# What to produce:
What lines in the records include the string "Assumes"? Return each one.
·····
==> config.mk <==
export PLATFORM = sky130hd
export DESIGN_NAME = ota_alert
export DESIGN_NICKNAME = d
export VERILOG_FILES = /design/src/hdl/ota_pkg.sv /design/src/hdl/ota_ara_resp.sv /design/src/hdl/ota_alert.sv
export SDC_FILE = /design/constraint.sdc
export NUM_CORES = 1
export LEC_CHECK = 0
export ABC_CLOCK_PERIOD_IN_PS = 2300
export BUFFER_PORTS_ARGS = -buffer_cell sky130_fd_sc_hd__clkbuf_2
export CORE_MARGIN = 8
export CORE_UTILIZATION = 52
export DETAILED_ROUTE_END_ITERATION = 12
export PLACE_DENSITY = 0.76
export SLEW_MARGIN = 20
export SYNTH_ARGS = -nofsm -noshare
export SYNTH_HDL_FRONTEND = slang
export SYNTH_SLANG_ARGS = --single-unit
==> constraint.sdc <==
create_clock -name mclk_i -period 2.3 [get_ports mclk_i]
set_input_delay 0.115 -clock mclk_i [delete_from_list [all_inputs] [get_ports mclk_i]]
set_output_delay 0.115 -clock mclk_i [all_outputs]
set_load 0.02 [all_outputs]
·····
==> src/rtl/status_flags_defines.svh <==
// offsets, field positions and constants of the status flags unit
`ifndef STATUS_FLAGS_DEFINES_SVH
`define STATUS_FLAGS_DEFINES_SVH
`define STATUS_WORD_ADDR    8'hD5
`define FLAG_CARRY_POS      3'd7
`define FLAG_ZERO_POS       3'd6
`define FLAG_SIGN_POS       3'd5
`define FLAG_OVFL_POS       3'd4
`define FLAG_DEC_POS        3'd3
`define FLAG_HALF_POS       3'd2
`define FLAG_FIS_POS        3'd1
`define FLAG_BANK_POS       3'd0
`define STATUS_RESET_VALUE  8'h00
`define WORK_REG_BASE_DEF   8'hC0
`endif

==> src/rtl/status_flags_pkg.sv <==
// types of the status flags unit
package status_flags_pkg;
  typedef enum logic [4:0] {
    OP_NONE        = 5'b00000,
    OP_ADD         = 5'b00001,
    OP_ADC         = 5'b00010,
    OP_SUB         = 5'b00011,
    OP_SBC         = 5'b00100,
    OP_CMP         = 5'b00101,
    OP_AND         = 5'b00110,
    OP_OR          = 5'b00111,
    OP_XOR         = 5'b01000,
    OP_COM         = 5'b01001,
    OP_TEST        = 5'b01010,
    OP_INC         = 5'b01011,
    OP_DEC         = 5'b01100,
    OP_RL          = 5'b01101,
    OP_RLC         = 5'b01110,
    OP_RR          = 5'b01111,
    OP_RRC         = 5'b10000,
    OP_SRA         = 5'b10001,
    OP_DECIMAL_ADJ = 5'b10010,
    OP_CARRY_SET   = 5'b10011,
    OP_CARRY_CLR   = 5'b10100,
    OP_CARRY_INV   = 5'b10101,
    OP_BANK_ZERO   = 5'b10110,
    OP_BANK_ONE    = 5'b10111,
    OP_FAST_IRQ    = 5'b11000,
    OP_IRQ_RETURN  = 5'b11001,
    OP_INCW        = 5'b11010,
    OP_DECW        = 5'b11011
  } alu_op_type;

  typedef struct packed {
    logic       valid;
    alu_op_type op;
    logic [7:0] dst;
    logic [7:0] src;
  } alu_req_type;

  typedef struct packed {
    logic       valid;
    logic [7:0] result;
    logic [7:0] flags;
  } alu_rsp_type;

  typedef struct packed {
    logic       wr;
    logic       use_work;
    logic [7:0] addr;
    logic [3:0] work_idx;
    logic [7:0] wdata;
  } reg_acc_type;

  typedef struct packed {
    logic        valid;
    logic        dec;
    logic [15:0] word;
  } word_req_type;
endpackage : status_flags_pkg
·····
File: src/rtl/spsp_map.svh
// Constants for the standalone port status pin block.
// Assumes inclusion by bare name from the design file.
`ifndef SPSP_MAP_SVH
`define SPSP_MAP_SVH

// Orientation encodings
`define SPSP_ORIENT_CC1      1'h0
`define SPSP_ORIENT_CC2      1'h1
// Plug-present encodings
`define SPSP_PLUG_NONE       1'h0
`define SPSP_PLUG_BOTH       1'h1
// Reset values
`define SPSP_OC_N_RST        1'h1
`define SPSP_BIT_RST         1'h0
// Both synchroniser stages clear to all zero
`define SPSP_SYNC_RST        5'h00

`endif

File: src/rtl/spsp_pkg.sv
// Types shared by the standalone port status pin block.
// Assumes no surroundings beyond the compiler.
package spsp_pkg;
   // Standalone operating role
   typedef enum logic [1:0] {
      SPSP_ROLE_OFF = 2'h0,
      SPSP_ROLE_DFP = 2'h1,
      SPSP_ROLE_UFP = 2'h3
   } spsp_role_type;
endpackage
·····
# Answer space:
// Assumes inclusion by bare name from the design file.
// Assumes no surroundings beyond the compiler.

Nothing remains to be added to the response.